### [Exercise materials]
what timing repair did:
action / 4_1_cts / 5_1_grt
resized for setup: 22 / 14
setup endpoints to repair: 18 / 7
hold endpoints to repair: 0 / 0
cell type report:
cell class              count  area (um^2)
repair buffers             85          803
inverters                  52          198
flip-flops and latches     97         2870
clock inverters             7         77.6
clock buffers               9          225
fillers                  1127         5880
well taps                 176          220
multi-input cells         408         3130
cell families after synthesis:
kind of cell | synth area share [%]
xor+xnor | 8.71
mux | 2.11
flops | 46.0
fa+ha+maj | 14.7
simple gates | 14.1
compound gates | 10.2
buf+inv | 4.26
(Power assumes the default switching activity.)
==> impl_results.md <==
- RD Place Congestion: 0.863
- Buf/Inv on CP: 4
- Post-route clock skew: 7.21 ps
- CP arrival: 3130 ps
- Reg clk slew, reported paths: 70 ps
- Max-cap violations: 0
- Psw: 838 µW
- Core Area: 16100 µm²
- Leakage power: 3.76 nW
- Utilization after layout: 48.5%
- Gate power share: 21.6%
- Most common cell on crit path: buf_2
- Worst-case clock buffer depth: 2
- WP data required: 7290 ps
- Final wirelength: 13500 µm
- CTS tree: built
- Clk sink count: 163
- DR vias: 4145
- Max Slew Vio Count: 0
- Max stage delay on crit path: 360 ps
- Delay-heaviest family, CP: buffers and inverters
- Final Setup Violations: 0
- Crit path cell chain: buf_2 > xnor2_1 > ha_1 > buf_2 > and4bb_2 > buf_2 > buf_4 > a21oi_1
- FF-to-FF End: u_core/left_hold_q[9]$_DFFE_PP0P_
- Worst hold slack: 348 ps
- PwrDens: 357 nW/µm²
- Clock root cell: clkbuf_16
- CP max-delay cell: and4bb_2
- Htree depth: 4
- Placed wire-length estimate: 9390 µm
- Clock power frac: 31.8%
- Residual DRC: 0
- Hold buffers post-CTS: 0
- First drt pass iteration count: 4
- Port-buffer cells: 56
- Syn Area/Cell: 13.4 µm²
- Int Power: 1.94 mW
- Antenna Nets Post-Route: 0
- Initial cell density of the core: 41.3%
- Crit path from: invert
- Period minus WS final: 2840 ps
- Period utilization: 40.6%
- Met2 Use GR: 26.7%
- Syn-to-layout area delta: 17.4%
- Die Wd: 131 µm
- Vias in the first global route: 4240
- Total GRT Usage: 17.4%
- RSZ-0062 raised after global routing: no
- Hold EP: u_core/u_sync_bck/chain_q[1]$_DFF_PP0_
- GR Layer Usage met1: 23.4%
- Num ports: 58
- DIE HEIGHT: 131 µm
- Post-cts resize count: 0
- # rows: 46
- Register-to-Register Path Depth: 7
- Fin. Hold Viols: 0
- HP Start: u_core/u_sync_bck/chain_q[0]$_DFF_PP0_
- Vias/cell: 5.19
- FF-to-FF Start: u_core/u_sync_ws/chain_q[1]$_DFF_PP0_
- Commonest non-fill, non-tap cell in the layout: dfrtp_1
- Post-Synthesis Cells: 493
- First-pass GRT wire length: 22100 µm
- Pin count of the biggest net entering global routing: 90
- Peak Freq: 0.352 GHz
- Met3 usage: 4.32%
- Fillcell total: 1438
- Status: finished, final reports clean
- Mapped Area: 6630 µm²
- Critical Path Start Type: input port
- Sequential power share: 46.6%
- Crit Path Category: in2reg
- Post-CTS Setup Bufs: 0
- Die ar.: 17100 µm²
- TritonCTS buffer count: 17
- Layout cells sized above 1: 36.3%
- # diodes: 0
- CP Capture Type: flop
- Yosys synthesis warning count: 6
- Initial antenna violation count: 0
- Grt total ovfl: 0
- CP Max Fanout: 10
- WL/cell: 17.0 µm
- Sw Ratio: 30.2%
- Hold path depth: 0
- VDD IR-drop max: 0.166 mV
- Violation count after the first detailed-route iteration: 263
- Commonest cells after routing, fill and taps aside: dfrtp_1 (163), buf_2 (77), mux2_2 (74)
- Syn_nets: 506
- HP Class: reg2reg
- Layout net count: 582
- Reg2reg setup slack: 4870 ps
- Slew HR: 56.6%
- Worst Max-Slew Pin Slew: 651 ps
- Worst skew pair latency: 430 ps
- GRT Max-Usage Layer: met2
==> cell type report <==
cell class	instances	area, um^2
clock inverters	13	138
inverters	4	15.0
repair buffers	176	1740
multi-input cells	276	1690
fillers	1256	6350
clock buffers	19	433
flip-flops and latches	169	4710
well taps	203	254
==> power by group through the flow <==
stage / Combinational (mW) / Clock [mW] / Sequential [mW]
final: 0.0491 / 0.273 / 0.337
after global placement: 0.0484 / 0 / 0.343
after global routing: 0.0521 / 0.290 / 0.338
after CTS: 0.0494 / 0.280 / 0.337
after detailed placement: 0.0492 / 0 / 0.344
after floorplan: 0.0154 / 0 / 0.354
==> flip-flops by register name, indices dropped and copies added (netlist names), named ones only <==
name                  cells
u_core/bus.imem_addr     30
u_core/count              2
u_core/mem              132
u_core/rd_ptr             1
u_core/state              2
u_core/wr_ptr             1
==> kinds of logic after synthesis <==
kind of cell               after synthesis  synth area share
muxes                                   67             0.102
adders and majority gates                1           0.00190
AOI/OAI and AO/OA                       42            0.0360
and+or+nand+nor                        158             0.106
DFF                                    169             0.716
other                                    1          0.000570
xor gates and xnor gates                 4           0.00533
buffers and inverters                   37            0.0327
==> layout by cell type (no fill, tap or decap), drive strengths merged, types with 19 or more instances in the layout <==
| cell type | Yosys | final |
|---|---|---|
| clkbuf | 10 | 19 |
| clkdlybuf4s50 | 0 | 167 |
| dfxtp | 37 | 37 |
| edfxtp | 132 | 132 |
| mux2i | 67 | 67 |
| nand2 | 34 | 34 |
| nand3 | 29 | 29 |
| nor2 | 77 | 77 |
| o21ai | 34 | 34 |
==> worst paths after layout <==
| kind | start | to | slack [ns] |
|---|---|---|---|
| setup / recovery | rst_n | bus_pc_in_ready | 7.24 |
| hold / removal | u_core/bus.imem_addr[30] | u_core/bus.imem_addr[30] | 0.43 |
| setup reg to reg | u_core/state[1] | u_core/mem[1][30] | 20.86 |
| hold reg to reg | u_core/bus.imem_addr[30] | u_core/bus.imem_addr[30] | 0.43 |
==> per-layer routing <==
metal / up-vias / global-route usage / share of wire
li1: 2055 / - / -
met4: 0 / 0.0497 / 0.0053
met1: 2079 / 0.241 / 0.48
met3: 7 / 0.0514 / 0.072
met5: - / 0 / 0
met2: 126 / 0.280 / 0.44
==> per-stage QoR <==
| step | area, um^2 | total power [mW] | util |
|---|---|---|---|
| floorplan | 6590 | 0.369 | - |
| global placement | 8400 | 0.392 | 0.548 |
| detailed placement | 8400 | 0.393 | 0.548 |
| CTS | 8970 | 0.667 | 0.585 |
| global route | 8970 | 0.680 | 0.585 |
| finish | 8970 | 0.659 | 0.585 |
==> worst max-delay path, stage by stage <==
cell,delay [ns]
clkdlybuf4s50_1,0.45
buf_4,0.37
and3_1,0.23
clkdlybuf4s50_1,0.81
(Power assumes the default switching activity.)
### src/rtl/pipe_ctrl.sv
// Pipeline control for the N-stage core: stall resolution, registered flush/redirect,
// stall watchdog and saturating stall-cycle counter.
module pipe_ctrl #(
   parameter int NSTAGE  = 6,
   parameter int AW      = 32,
   parameter int TIMEOUT = 1024,
   parameter int CW      = 32
) (
   input  logic              clk,
   input  logic              rst,
   input  logic [NSTAGE-1:0] stallreq_i,
   input  logic              flush_req_i,
   input  logic [AW-1:0]     flush_pc_i,
   input  logic              wd_clr_i,
   input  logic              cnt_clr_i,
   output logic [NSTAGE-1:0] stall_o,
   output logic              flush_o,
   output logic [AW-1:0]     new_pc_o,
   output logic              timeout_o,
   output logic [CW-1:0]     stall_cycles_o
);

   localparam int WDW = (TIMEOUT > 2) ? $clog2(TIMEOUT) : 1;
   localparam logic [WDW-1:0] WD_LAST = WDW'(TIMEOUT - 1);
   localparam logic [CW-1:0]  CNT_MAX = '1;

   logic [NSTAGE-1:0] stall_resolved;
   logic [WDW-1:0]    wd_cnt;
   logic              stalled;

   // A request from stage k freezes every stage upstream of it (suffix OR).
   always_comb begin
      logic acc;
      acc = 1'b0;
      stall_resolved = '0;
      for (int j = NSTAGE - 1; j >= 0; j--) begin
         acc = acc | stallreq_i[j];
         stall_resolved[j] = acc;
      end
   end

   // A flush in progress overrides all stalls, and the vector is forced low in reset.
   always_comb begin
      stall_o = '0;
      if (rst && !flush_o) begin
         stall_o = stall_resolved;
      end
   end

   assign stalled = stall_o[0];

   always_ff @(posedge clk or negedge rst) begin
      if (!rst) begin
         flush_o  <= 1'b0;
         new_pc_o <= '0;
      end else begin
         flush_o <= flush_req_i;
         if (flush_req_i) begin
            new_pc_o <= flush_pc_i;
         end
      end
   end

   // The clear takes priority over a trip landing on the same edge.
   always_ff @(posedge clk or negedge rst) begin
      if (!rst) begin
         wd_cnt    <= '0;
         timeout_o <= 1'b0;
      end else if (wd_clr_i) begin
         wd_cnt    <= '0;
         timeout_o <= 1'b0;
      end else if (stalled) begin
         if (wd_cnt == WD_LAST) begin
            wd_cnt    <= '0;
            timeout_o <= 1'b1;
         end else begin
            wd_cnt <= wd_cnt + 1'b1;
         end
      end else begin
         wd_cnt <= '0;
      end
   end

   always_ff @(posedge clk or negedge rst) begin
      if (!rst) begin
         stall_cycles_o <= '0;
      end else if (cnt_clr_i) begin
         stall_cycles_o <= '0;
      end else if (stalled && stall_cycles_o != CNT_MAX) begin
         stall_cycles_o <= stall_cycles_o + 1'b1;
      end
   end

endmodule
`config.mk`:
```
export PLATFORM = sky130hd
export DESIGN_NAME = key_debounce
export DESIGN_NICKNAME = d
export VERILOG_FILES = /design/src/rtl/key_debounce.sv
export SDC_FILE = /design/constraint.sdc
export NUM_CORES = 1
export LEC_CHECK = 0
export CAP_MARGIN = 20
export CELL_PAD_IN_SITES_DETAIL_PLACEMENT = 1
export CELL_PAD_IN_SITES_GLOBAL_PLACEMENT = 1
export CORE_MARGIN = 3
export CORE_UTILIZATION = 40
export DETAILED_ROUTE_END_ITERATION = 6
export PLACE_DENSITY_LB_ADDON = 0.12
export SLEW_MARGIN = 10
export SYNTH_ARGS = -nofsm -noshare
export SYNTH_HDL_FRONTEND = slang
export SYNTH_SLANG_ARGS = --single-unit
```
`constraint.sdc`:
```
create_clock -name clk -period 4 [get_ports clk]
set_input_delay 0.8 -clock clk [delete_from_list [all_inputs] [get_ports clk]]
set_output_delay 0.8 -clock clk [all_outputs]
set_load 0.01 [all_outputs]
```
--- src/rtl/elevator_pkg.sv ---
// Shared definitions for the four-floor elevator scheduler.
//   motor_e   : motor command encodings (STOP / UP / DOWN; 2'b11 is never used)
//   state_e   : scheduler FSM states
//   motor_of  : motor command belonging to each state
//   pending_above / pending_below : is any call latched strictly above / below a floor
package elevator_pkg;

    localparam int         NUM_FLOORS   = 4;
    localparam logic [1:0] TOP_FLOOR    = 2'd3;
    localparam logic [1:0] BOTTOM_FLOOR = 2'd0;

    typedef enum logic [1:0] {
        MOTOR_STOP = 2'b00,
        MOTOR_UP   = 2'b01,
        MOTOR_DOWN = 2'b10
    } motor_e;

    typedef enum logic [2:0] {
        ST_IDLE,
        ST_UP,
        ST_DOWN,
        ST_DOOR,
        ST_FAULT
    } state_e;

    function automatic motor_e motor_of(input state_e st);
        case (st)
            ST_UP:   return MOTOR_UP;
            ST_DOWN: return MOTOR_DOWN;
            default: return MOTOR_STOP;
        endcase
    endfunction

    function automatic logic pending_above(input logic [3:0] pend, input logic [1:0] flr);
        logic hit;
        hit = 1'b0;
        for (int i = 0; i < NUM_FLOORS; i++) begin
            if (i > int'(flr) && pend[i]) hit = 1'b1;
        end
        return hit;
    endfunction

    function automatic logic pending_below(input logic [3:0] pend, input logic [1:0] flr);
        logic hit;
        hit = 1'b0;
        for (int i = 0; i < NUM_FLOORS; i++) begin
            if (i < int'(flr) && pend[i]) hit = 1'b1;
        end
        return hit;
    endfunction

endpackage

--- src/rtl/elev_timer.sv ---
// Loadable down-counter with a zero flag, used for the door dwell and the
// travel timeout.
//   clk, rst   : clock, asynchronous active-high reset (count -> 0)
//   load       : load load_value this edge (wins over counting)
//   en         : decrement by one per edge, saturating at zero
//   load_value : value taken on load
//   zero       : count is zero
module elev_timer #(
    parameter int WIDTH = 8
) (
    input  logic             clk,
    input  logic             rst,
    input  logic             load,
    input  logic             en,
    input  logic [WIDTH-1:0] load_value,
    output logic             zero
);

    logic [WIDTH-1:0] count;

    // NOTE: sequential state uses non-blocking assignments so every flop
    // samples pre-edge values, independent of block ordering.
    always_ff @(posedge clk or posedge rst) begin
        if (rst) begin
            count <= '0;
        end else if (load) begin
            count <= load_value;
        end else if (en && count != '0) begin
            count <= count - WIDTH'(1);
        end
    end

    assign zero = (count == '0);

endmodule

### [Exercise prompt]
Could you transcribe the entries above word for word, from the line with "clkdlybuf4s50 | 0 | 167 |" down to the line with "clkdlybuf4s50_1,0.81", keeping both?

### [Answer to this problem]
| clkdlybuf4s50 | 0 | 167 |
| dfxtp | 37 | 37 |
| edfxtp | 132 | 132 |
| mux2i | 67 | 67 |
| nand2 | 34 | 34 |
| nand3 | 29 | 29 |
| nor2 | 77 | 77 |
| o21ai | 34 | 34 |
==> worst paths after layout <==
| kind | start | to | slack [ns] |
|---|---|---|---|
| setup / recovery | rst_n | bus_pc_in_ready | 7.24 |
| hold / removal | u_core/bus.imem_addr[30] | u_core/bus.imem_addr[30] | 0.43 |
| setup reg to reg | u_core/state[1] | u_core/mem[1][30] | 20.86 |
| hold reg to reg | u_core/bus.imem_addr[30] | u_core/bus.imem_addr[30] | 0.43 |
==> per-layer routing <==
metal / up-vias / global-route usage / share of wire
li1: 2055 / - / -
met4: 0 / 0.0497 / 0.0053
met1: 2079 / 0.241 / 0.48
met3: 7 / 0.0514 / 0.072
met5: - / 0 / 0
met2: 126 / 0.280 / 0.44
==> per-stage QoR <==
| step | area, um^2 | total power [mW] | util |
|---|---|---|---|
| floorplan | 6590 | 0.369 | - |
| global placement | 8400 | 0.392 | 0.548 |
| detailed placement | 8400 | 0.393 | 0.548 |
| CTS | 8970 | 0.667 | 0.585 |
| global route | 8970 | 0.680 | 0.585 |
| finish | 8970 | 0.659 | 0.585 |
==> worst max-delay path, stage by stage <==
cell,delay [ns]
clkdlybuf4s50_1,0.45
buf_4,0.37
and3_1,0.23
clkdlybuf4s50_1,0.81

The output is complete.